MIX CD『ALL IS LOVE IS ALL』発売に向けて。






 師走に入って、急激に寒くなってきた。


 自身の作品が世に出るまで後10日。


 DJ保坂壮彦として初めてとなる作品、『ALL IS LOVE IS ALL』について、初めて、自分の言葉で、このブログで語ろうと思います。


 どこから何を語れば良いのか。


 そんな思いを駆け巡らせていたら、ふと、過去の自分に辿り着いてしまったのです。


 今、改めて思うことがある。




 学生時代に愛用していたダブルデッキのカセットレコーダーを駆使して、お気に入りの曲をダビングして、繋いで繋いで、「マイテープ」を友達に渡していたころのあの喜び。
大学卒業後に就職した、アパレル小売店の店内BGM用に、お気に入りの曲をカセットテープに詰め込んで、集客のピークの時間帯に、「マイテープ」をガンガンかけまくって接客しながら、「今かかっているこの曲って誰の曲ですか?」と聞かれた時の、あの喜び。
CDJが世に出て、CDでもDJプレイが出来るという世の中になったときに、誰に向けるでもなく、家に籠もってひたすらDJプレイを楽しみ、今まで出来なかったこと、「曲を上手く繋げることが出来る!」という喜びを噛み締めたあの喜び。

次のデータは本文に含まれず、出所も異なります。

$ cat src/sv/right_triangle_angles_macros.svh
// Assertion macros shared by the right triangle angle datapath.
// Each macro expects signals named clk and rst_n in the module that uses it.
`ifndef RIGHT_TRIANGLE_ANGLES_MACROS_SVH
`define RIGHT_TRIANGLE_ANGLES_MACROS_SVH

`ifndef SYNTHESIS
// Same-cycle implication, checked at every rising edge outside reset.
`define RTA_ASSERT_IMP(lbl, ante, cons) \
    lbl: assert property (@(posedge clk) disable iff (!rst_n) (ante) |-> (cons)) \
        else $error("right_triangle_angles: implication check failed");
// Next-cycle implication, checked at every rising edge outside reset.
`define RTA_ASSERT_NXT(lbl, ante, cons) \
    lbl: assert property (@(posedge clk) disable iff (!rst_n) (ante) |=> (cons)) \
        else $error("right_triangle_angles: next-cycle check failed");
`else
`define RTA_ASSERT_IMP(lbl, ante, cons)
`define RTA_ASSERT_NXT(lbl, ante, cons)
`endif

`endif

$ cat src/sv/rta_pkg.sv
// Shared constants, types and the arctangent table of the right triangle angle block.
// No dependencies.
package rta_pkg;

    localparam int CORDIC_STEPS_DEF = 16;
    localparam int LEG_WIDTH_DEF    = 16;
    localparam int TABLE_LEN        = 24;
    localparam int Z_WIDTH          = 25;
    localparam int ANGLE_WIDTH      = 16;
    localparam int RIGHT_ANGLE_Q8   = 23040;
    localparam int ROUND_BIAS       = 128;
    localparam int FRAC_DROP        = 8;

    // Control bits that travel alongside each word down the cell row.
    typedef struct packed {
        logic valid;
        logic err;
    } rta_ctrl_t;

    // atan(2^-i) in degrees, 16 fractional bits, rounded to nearest.
    function automatic logic signed [Z_WIDTH-1:0] atan_entry(input int idx);
        logic signed [Z_WIDTH-1:0] val;
        begin
            case (idx)
                0:       val = 25'sd2949120;
                1:       val = 25'sd1740967;
                2:       val = 25'sd919879;
                3:       val = 25'sd466945;
                4:       val = 25'sd234379;
                5:       val = 25'sd117304;
                6:       val = 25'sd58666;
                7:       val = 25'sd29335;
                8:       val = 25'sd14668;
                9:       val = 25'sd7334;
                10:      val = 25'sd3667;
                11:      val = 25'sd1833;
                12:      val = 25'sd917;
                13:      val = 25'sd458;
                14:      val = 25'sd229;
                15:      val = 25'sd115;
                16:      val = 25'sd57;
                17:      val = 25'sd29;
                18:      val = 25'sd14;
                19:      val = 25'sd7;
                20:      val = 25'sd4;
                21:      val = 25'sd2;
                22:      val = 25'sd1;
                default: val = 25'sd0;
            endcase
            return val;
        end
    endfunction

endpackage

$ cat src/sv/rta_cell.sv
// One CORDIC vectoring micro-rotation, registered; one cell in the cell row of the angle block.
// Depends on rta_pkg and right_triangle_angles_macros.svh.
`include "right_triangle_angles_macros.svh"

module rta_cell #(
    parameter int STAGE = 0,
    parameter int DW    = 35
) (
    input  logic                              clk,
    input  logic                              rst_n,
    input  rta_pkg::rta_ctrl_t                ctrl_in,
    input  logic signed [DW-1:0]              x_in,
    input  logic signed [DW-1:0]              y_in,
    input  logic signed [rta_pkg::Z_WIDTH-1:0] z_in,
    output rta_pkg::rta_ctrl_t                ctrl_out,
    output logic signed [DW-1:0]              x_out,
    output logic signed [DW-1:0]              y_out,
    output logic signed [rta_pkg::Z_WIDTH-1:0] z_out
);
    import rta_pkg::*;

    localparam logic signed [Z_WIDTH-1:0] ANGLE_STEP = atan_entry(STAGE);

    logic signed [DW-1:0]      xs;
    logic signed [DW-1:0]      ys;
    logic signed [DW-1:0]      x_next;
    logic signed [DW-1:0]      y_next;
    logic signed [Z_WIDTH-1:0] z_next;
    rta_ctrl_t                 ctrl_reg;
    logic signed [DW-1:0]      x_reg;
    logic signed [DW-1:0]      y_reg;
    logic signed [Z_WIDTH-1:0] z_reg;

    // Arithmetic shifts round toward minus infinity, as the rotation needs.
    assign xs = x_in >>> STAGE;
    assign ys = y_in >>> STAGE;

    always_comb
    begin
        if (!y_in[DW-1])
        begin
            x_next = x_in + ys;
            y_next = y_in - xs;
            z_next = z_in + ANGLE_STEP;
        end
        else
        begin
            x_next = x_in - ys;
            y_next = y_in + xs;
            z_next = z_in - ANGLE_STEP;
        end
    end

    always_ff @(posedge clk or negedge rst_n)
    begin
        if (!rst_n)
        begin
            ctrl_reg <= '0;
        end
        else
        begin
            ctrl_reg <= ctrl_in;
        end
    end

    always_ff @(posedge clk)
    begin
        x_reg <= x_next;
        y_reg <= y_next;
        z_reg <= z_next;
    end

    assign ctrl_out = ctrl_reg;
    assign x_out    = x_reg;
    assign y_out    = y_reg;
    assign z_out    = z_reg;

    // A word entering the cell leaves it in the next cycle.
    `RTA_ASSERT_NXT(a_cell_advance, ctrl_in.valid, ctrl_out.valid && ctrl_out.err == $past(ctrl_in.err))
    // The x coordinate never shrinks, so it stays non-negative for a valid word.
    `RTA_ASSERT_IMP(a_cell_x_pos, ctrl_out.valid && !ctrl_out.err, !x_out[DW-1])
    // The flag of a zero leg passes through untouched.
    `RTA_ASSERT_NXT(a_cell_err_keep, ctrl_in.valid && ctrl_in.err, ctrl_out.err)

endmodule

それから、アマチュアバンドを辞めてしまい、CDJでプレイすること、自分のセレクトをリアルタイムに伝えたい衝動に駆られて、家から外に出るようになり、友達だけの貸し切りでイベントを初めてやった時のあの喜び。


 その後、ライブハウスや、様々なクラブイベントにも出るようになった。そして、ジャパンフェスのような、想像を絶する大きなフェスの会場でもDJをやらせて頂けるようになって、気づいたら、学生時代から今に至るまで、あらゆる「喜び」が積み重なって、「DJ」と呼べるようなことをずっとやってきたのかもしれない。

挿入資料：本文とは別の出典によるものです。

File: src/hdl/table_linear_interpolator_top_assert.svh
// Assertion macros for the table interpolator
`ifndef TABLE_LINEAR_INTERPOLATOR_TOP_ASSERT_SVH
`define TABLE_LINEAR_INTERPOLATOR_TOP_ASSERT_SVH
// Implication checked on every clock edge outside reset
`define TLI_ASSERT_IMP(lbl, clk, rst_n, ante, cons) \
    lbl: assert property (@(posedge clk) disable iff (!rst_n) (ante) |-> (cons)) \
        else $error("assertion failed");
// Next-cycle implication
`define TLI_ASSERT_NXT(lbl, clk, rst_n, ante, cons) \
    lbl: assert property (@(posedge clk) disable iff (!rst_n) (ante) |=> (cons)) \
        else $error("assertion failed");
`endif

File: src/hdl/tli_pkg.sv
// Shared types and constants for the table interpolator
package tli_pkg;
    localparam int TableDepth = 64;
    localparam int IdxW = $clog2(TableDepth);
    localparam int CntW = IdxW + 1;

    localparam logic [2:0] ST_EXACT  = 3'd0;
    localparam logic [2:0] ST_INTERP = 3'd1;
    localparam logic [2:0] ST_CLIP   = 3'd2;
    localparam logic [2:0] ST_EXTRAP = 3'd3;
    localparam logic [2:0] ST_ERROR  = 3'd4;

    localparam logic OP_LOAD  = 1'b0;
    localparam logic OP_QUERY = 1'b1;

    localparam logic [0:0] REG_TABLE_SIZE = 1'd0;
    localparam logic [0:0] REG_CLIP       = 1'd1;

    typedef enum logic [2:0] {
        DC_NONE, DC_READ, DC_LOAD_LO, DC_LOAD_HI, DC_MUL, DC_DIV_START, DC_DIV_STEP, DC_FINISH
    } t_dp_cmd;

    typedef struct packed {
        t_dp_cmd           cmd;
        logic [IdxW-1:0]   addr;
    } t_ctrl;

    typedef struct packed {
        logic signed [31:0] rd_x;
        logic               div_done;
        logic               den_zero;
    } t_stat;
endpackage

File: src/hdl/tli_ctrl.sv
// Search and sequencing controller
module tli_ctrl import tli_pkg::*; (
    input  logic               i_clk,
    input  logic               i_rst_n,
    input  logic               i_valid,
    input  logic               i_op,
    input  logic signed [31:0] i_qx,
    input  logic [6:0]         i_table_size,
    input  logic               i_clip,
    input  t_stat              i_stat,
    input  logic signed [31:0] i_rd_y,
    input  logic signed [31:0] i_dp_y,
    input  logic               i_dp_sat,
    input  logic               i_out_stall,
    output logic               o_stall,
    output logic               o_qx_en,
    output t_ctrl              o_ctrl,
    output logic               o_valid,
    output logic signed [31:0] o_y_value,
    output logic [2:0]         o_status,
    output logic               o_saturated
);
    typedef enum logic [3:0] {
        S_IDLE, S_PROBE, S_CMP, S_PICK, S_RDLO, S_RDHI, S_HI, S_MUL, S_DSTART,
        S_DIV, S_FIN, S_OUT, S_RDEND, S_ENDY
    } t_state;

    t_state r_state;
    logic [CntW:0] r_low, r_high, r_lo;
    logic [CntW-1:0] r_n;
    logic [2:0] r_stat;
    logic r_busy_q;
    logic signed [31:0] r_y;
    logic [2:0] r_status;
    logic r_sat, r_ovalid;
    logic signed [31:0] r_oy;
    logic [2:0] r_ostatus;
    logic r_osat;
    t_dp_cmd r_cmd;
    logic [IdxW-1:0] r_addr;

    logic [CntW:0] mid;
    logic [CntW-1:0] n_cap;
    assign mid   = r_low + ((r_high - r_low) >> 1);
    assign n_cap = (i_table_size > 7'(TableDepth)) ? CntW'(TableDepth) : CntW'(i_table_size);

    assign o_stall = (r_state != S_IDLE);
    assign o_qx_en = i_valid && !o_stall;

    always_ff @(posedge i_clk) begin
        if (!i_rst_n) begin
            r_state  <= S_IDLE;
            r_ovalid <= 1'b0;
            r_cmd    <= DC_NONE;
        end else begin
            r_cmd <= DC_NONE;
            if (r_ovalid && !i_out_stall) r_ovalid <= 1'b0;
            case (r_state)
                S_IDLE: if (o_qx_en && i_op == OP_QUERY) begin
                    r_n <= n_cap;
                    if (n_cap == '0) begin
                        r_y <= '0; r_status <= ST_ERROR; r_sat <= 1'b0;
                        r_state <= S_OUT;
                    end else begin
                        r_low  <= '0;
                        r_high <= (CntW+1)'(n_cap) - 1'b1;
                        r_state <= S_PROBE;
                    end
                end
                S_PROBE: begin
                    if ($signed(r_low) <= $signed(r_high)) begin
                        r_addr <= mid[IdxW-1:0];
                        r_cmd  <= DC_READ;
                        r_state <= S_CMP;
                    end else r_state <= S_PICK;
                end
                S_CMP: if (r_cmd == DC_NONE) begin
                    if (i_stat.rd_x < i_qx) begin
                        r_low <= mid + 1'b1; r_state <= S_PROBE;
                    end else if (i_stat.rd_x > i_qx) begin
                        r_high <= mid - 1'b1; r_state <= S_PROBE;
                    end else begin
                        r_y <= i_rd_y; r_status <= ST_EXACT; r_sat <= 1'b0;
                        r_state <= S_OUT;
                    end
                end
                S_PICK: begin
                    if (r_low == '0 || r_low == (CntW+1)'(r_n)) begin
                        if (i_clip) begin
                            r_addr <= (r_low == '0) ? '0 : IdxW'(r_n - 1'b1);
                            r_cmd <= DC_READ;
                            r_state <= S_RDEND;
                        end else if (r_n < 2) begin
                            r_y <= '0; r_status <= ST_ERROR; r_sat <= 1'b0;
                            r_state <= S_OUT;
                        end else begin
                            r_lo <= (r_low == '0) ? '0 : (CntW+1)'(r_n) - 2'd2;
                            r_stat <= ST_EXTRAP;
                            r_state <= S_RDLO;
                        end
                    end else begin
                        r_lo <= r_low - 1'b1; r_stat <= ST_INTERP;
                        r_state <= S_RDLO;
                    end
                end
                S_RDEND: if (r_cmd == DC_NONE) r_state <= S_ENDY;
                S_ENDY: begin
                    r_y <= i_rd_y; r_status <= ST_CLIP; r_sat <= 1'b0;
                    r_state <= S_OUT;
                end
                S_RDLO: begin
                    r_addr <= r_lo[IdxW-1:0]; r_cmd <= DC_READ; r_state <= S_RDHI;
                end
                S_RDHI: if (r_cmd == DC_NONE) begin
                    r_cmd <= DC_LOAD_LO;
                    r_addr <= IdxW'(r_lo + 1'b1);
                    r_state <= S_HI;
                end
                S_HI: if (r_cmd == DC_NONE) begin
                    r_cmd <= DC_LOAD_HI; r_state <= S_MUL;
                end
                S_MUL: begin
                    if (r_cmd != DC_LOAD_HI) begin
                        r_cmd <= DC_MUL; r_state <= S_DSTART;
                    end
                end
                S_DSTART: begin
                    r_cmd <= DC_DIV_START; r_state <= S_DIV;
                end
                S_DIV: begin
                    if (r_cmd == DC_DIV_STEP && i_stat.div_done) begin
                        r_cmd <= DC_FINISH; r_state <= S_FIN;
                    end else r_cmd <= DC_DIV_STEP;
                end
                S_FIN: if (r_cmd == DC_NONE) begin
                    if (i_stat.den_zero) begin
                        r_y <= '0; r_status <= ST_ERROR; r_sat <= 1'b0;
                    end else begin
                        r_y <= i_dp_y; r_status <= r_stat; r_sat <= i_dp_sat;
                    end
                    r_state <= S_OUT;
                end
                S_OUT: if (!r_ovalid) begin
                    r_ovalid  <= 1'b1;
                    r_oy      <= r_y;
                    r_ostatus <= r_status;
                    r_osat    <= r_sat;
                    r_state   <= S_IDLE;
                end
                default: r_state <= S_IDLE;
            endcase
        end
    end

    assign r_busy_q = 1'b0;
    assign o_ctrl.cmd  = r_cmd;
    assign o_ctrl.addr = r_addr;
    assign o_valid     = r_ovalid | r_busy_q;
    assign o_y_value   = r_oy;
    assign o_status    = r_ostatus;
    assign o_saturated = r_osat;

`include "table_linear_interpolator_top_assert.svh"
    `TLI_ASSERT_IMP(a_err_zero, i_clk, i_rst_n, o_valid && o_status == ST_ERROR, o_y_value == 0 && !o_saturated)
    `TLI_ASSERT_IMP(a_busy_stall, i_clk, i_rst_n, r_state != S_IDLE, o_stall)
    `TLI_ASSERT_NXT(a_hold_out, i_clk, i_rst_n, o_valid && i_out_stall, o_valid && $stable(o_y_value))
endmodule

File: config.mk
export PLATFORM = sky130hd
export DESIGN_NAME = tli_ctrl
export DESIGN_NICKNAME = d
export VERILOG_FILES = /design/src/hdl/tli_pkg.sv /design/src/hdl/tli_ctrl.sv
export VERILOG_INCLUDE_DIRS = /design/src /design/src/hdl
export SDC_FILE = /design/constraint.sdc
export NUM_CORES = 1
export LEC_CHECK = 0
export BUFFER_PORTS_ARGS = -buffer_cell sky130_fd_sc_hd__buf_4
export CAP_MARGIN = 20
export CORE_MARGIN = 1.5
export CORE_UTILIZATION = 40
export DETAILED_ROUTE_END_ITERATION = 8
export PLACE_DENSITY = 0.75
export SYNTH_ARGS = -nofsm -noshare
export SYNTH_HDL_FRONTEND = slang
export SYNTH_SLANG_ARGS = --single-unit
File: constraint.sdc
create_clock -name i_clk -period 5.5 [get_ports i_clk]
set_clock_uncertainty 0.2 [all_clocks]
set_input_delay 0.275 -clock i_clk [delete_from_list [all_inputs] [get_ports i_clk]]
set_output_delay 0.275 -clock i_clk [all_outputs]
set_load 0.01 [all_outputs]
==> reports/metrics.yaml <==
clock_tree:
  cts_made_buffers: 17
  ctsRootBufferMaster: "clkbuf_16"
  postCtsSetupBuffers: 0
  cts.sinks: 116
  clock_latency_ns: 0.41
  cts.htree.levels: 4
  cts_tree: "done"
  clock_path_buffers: 2
  path_clk_slew_ns: 0.06
die:
  die_area_mm2: 0.0187
  die_w_um: 137
  ios: 192
  chipHeight_um: 137
  start_util_pct: 41.1
  rows: 48
  core_region_area_mm2: 0.0174
routing:
  drc: 0
  wl_per_cell_um: 17.4
  via_count: 6239
  drt_iter0_drc: 417
  drt_wl_total_um: 20300
  drtPass1Iterations: 8
  drtAntennaViolNets: 0
  avgViaCountPerCell: 5.36
layout:
  nNetsFinal: 1135
  diodes: 0
  seq_area_mm2: 0.00340
  most-common-layout-cells: "197 x buf_4, 108 x edfxtp_1, 69 x inv_1"
  area_growth_pct: 41.4
  multi_input_area_mm2: 0.00342
  final_common_cell: "buf_4"
  fillCellCount: 1442
  layout-drive-gt1-share_pct: 26.7
sta:
  finalCriticalPeriod_ns: 4.09
  whs_ns: 0.0172
  tightest_slew_ns: 0.909
  tns_ns: 0
  maxSlewHeadroom_pct: 38.9
  hold_viol_final: 0
  fmax_ghz: 0.244
  timing.final.crit_share_pct: 74.4
  setup-violations-final: 0
  slew_violations: 0
  rsz0062_at_grt: "no"
critical_path:
  slowest_delay_ns: 0.49
  crit_type: "reg2reg"
  slowest_stage: "edfxtp_1"
  required_ns: 5.45
  crit_family: "compound AO/OA/AOI/OAI gates"
  path_max_fanout: 6
  crit_path_start_kind: "register"
  critPathCaptureType: "register"
  crit_arrival_ns: 4.04
  crit_buf_inv: 2
  worstPathCellList: "inv_1, ha_1, a21o_1, a21oi_1, o21bai_1, a21o_1, a31oi_1, xnor2_1, ha_1, inv_1, and3_1, a211o_1, a311oi_2, nor3_1, xor2_1, nor2_1"
placement:
  place_congestion: 0.921
  port_buffers: 191
  dp_hpwl_um: 14100
hold_path:
  min_path_type: "in2reg"
grt:
  grt_pass1_wl_um: 30900
  antenna_found_initial: 0
  grt_max_degree: 37
  grt_usage_pct: 21.7
  first_global_vias: 6051
  grt_overflow: 0
yosys:
  ys_ff_latch: 116
  synth_area_mm2: 0.00716
  seq_area_frac_synth_pct: 47.5
  synth_edf_count: 108
  synth_top_flop_cell: "edfxtp_1"
  synthArstFlopShare_pct: 0
  yosysUniqueCellTypes: 67
  synthCells: 668
  syn_nets: 877
  synth_area_per_cell_um2: 10.7
  yosys_warnings: 0
power_and_ir_drop:
  ir_drop_mv: 0.382
  cellLeakagePower_uw: 0.00439
  powerDensity_mw_per_mm2: 529
run:
  drv_cap: 0
run_status:
  status: "complete, no violations"
## cell usage after synthesis (all sizes together) (8+ instances only)
library cell,instances,area (µm²)
and3,10,72.6
nand4,13,81.3
nor2b,11,68.8
clkbuf,13,48.8
nor2,51,196
nor4,8,50.1
xnor2,23,201
inv,69,259
xor2,23,201
nand3,13,65.1
buf,10,56.3
edfxtp,108,3240
a21o,10,75.1
nand2,40,150
o21ai,21,105
dfxtp,8,160
a22o,32,280
ha,63,788
a31oi,10,62.6
a21oi,36,191
a211oi,10,87.6
nor3,14,75.1
## final cells by class
class | count | area share (%)
Tap cell | 225 | 2.78
Multi-Input combinational cell | 459 | 33.8
Sequential cell | 116 | 33.6
Timing Repair Buffer | 262 | 21.1
Clock buffer | 17 | 4.20
Inverter | 70 | 2.59
Clock inverter | 15 | 1.90
## state kept, by name, summed over array words and instances (netlist names)
signal and flops:
r_low 8, r_status 3, r_high 8, r_state 4
r_stat 1, r_sat 1, r_cmd 3, o_y_value 32
r_lo 6, o_status 3, r_addr 6, r_n 7
o_valid 1, r_y 32, o_saturated 1
## stage by stage
step                cell area, µm²  setup WS, ns  cells  power (µW)  utilization, %
floorplan                     7160         0.612    668        3360               -
global placement              8850          1.58   1067        4010            50.8
detailed placement            8850          1.46   1067        4060            50.8
CTS                          10100          1.45   1162        5300            58.0
global route                 10100          1.07   1164        5730            58.1
finish                       10100          1.41   1164        5360            58.1
## worst paths after layout
check / start / to / slack (ns) / cells after the start
worst max-delay path: r_low[1] / r_low[7] / 1.41 / 16
worst min-delay path: i_dp_y[20] / r_y[20] / 0.02 / 2
worst min register to register: r_y[18] / o_y_value[18] / 0.22 / 0
worst max register to register: r_low[1] / r_low[7] / 1.41 / 16
## cells by family (layout without fill, tap and decap cells)
| family | after synthesis | count (layout) | share of synthesized area (%) |
|---|---|---|---|
| and+or+nand+nor | 185 | 185 | 13.1 |
| muxes | 6 | 6 | 1.07 |
| buffers and inverters | 93 | 364 | 5.14 |
| AOI/OAI and AO/OA | 157 | 157 | 15.9 |
| xor gates and xnor gates | 46 | 46 | 5.63 |
| DFF | 116 | 116 | 47.5 |
| adders and majority gates | 65 | 65 | 11.6 |
## repair_timing
item / CTS / global route
hold buffers: 63 / 0
gates resized for setup: 0 / 0
setup endpoints to repair: 0 / 0
endpoints found under the hold margin: 36 / 0
## routing by layer
layer / track usage [%] / up-vias / share of wire (%)
met5: 0 / - / 0
met4: 7.78 / 0 / 2.6
met3: 6.15 / 41 / 8.0
met2: 37.5 / 291 / 50
met1: 25.8 / 2919 / 40
li1: - / 2988 / -
## report_power, final
part           internal, µW  total (µW)  leakage (µW)  switching (µW)
Sequential             1280        1430       0.00106             145
Clock                   725        1160      0.000302             431
Combinational          1180        2770       0.00303            1590
Total                  3190        5360       0.00439            2170
No activity file was read; power rests on OpenSTA's default activity.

 そして、今回、自らの造語であり、かつ、自らの個人的なサイト名である、『ALL IS LOVE IS ALL』という言葉がそのままタイトルになって、CDというフォーマットでリリースされることになった。月日の流れはとてつもなく濃密かつ長い。しかし、ほんの数行で振り返るととてつもなく速くも感じる。今回の作品には、こんな感じでさらっと語った保坂壮彦の全ての歴史が詰て込まれていると言っても過言じゃないと思う。故に、とてつもなく内省的かつ個人的な趣向もあるだろう。でも、とんでもなく普遍的かつ大衆に向けた作品にもなっている自負があります。


 ただ、好きな楽曲を、立て続けに連打して、自由奔放に繋ぎ合わせた、MIX CD。そのようなものにはしたくなかった。さらに、才能溢れる素晴らしきアーティストが創り出した楽曲を拝借して、自分名義の作品にすることによって、「俺のモノだぜ、これは!」というような作品には絶対にしたくなかった。さらに、音楽を愛するリスナーの、聴き手の自由度を束縛するような作品にしないように、トータルコンセプトアルバムのように、1曲目からずっと聴き続けてこそという、そいういう起承転結がくっきりとした作品にはなっていないと思います。


 全28曲。70分を超える作品。どのように聴いてもらっても構いません。 自分で言うのもなんですが、聴き返す度に、沢山の収録楽曲が、聴く時々によって、様々な表情を変えて見せてくれる。一度たりとも同じ感情にはならないのです。なので、普通に頭っから聴いてもらっても構わないし、好きなアーティストの楽曲からプレイボタンを押してもいいんです。この作品の全ての始まりは、あなたに決めてもらいたいのです。終わりもあなたに決めてもらいたいのです。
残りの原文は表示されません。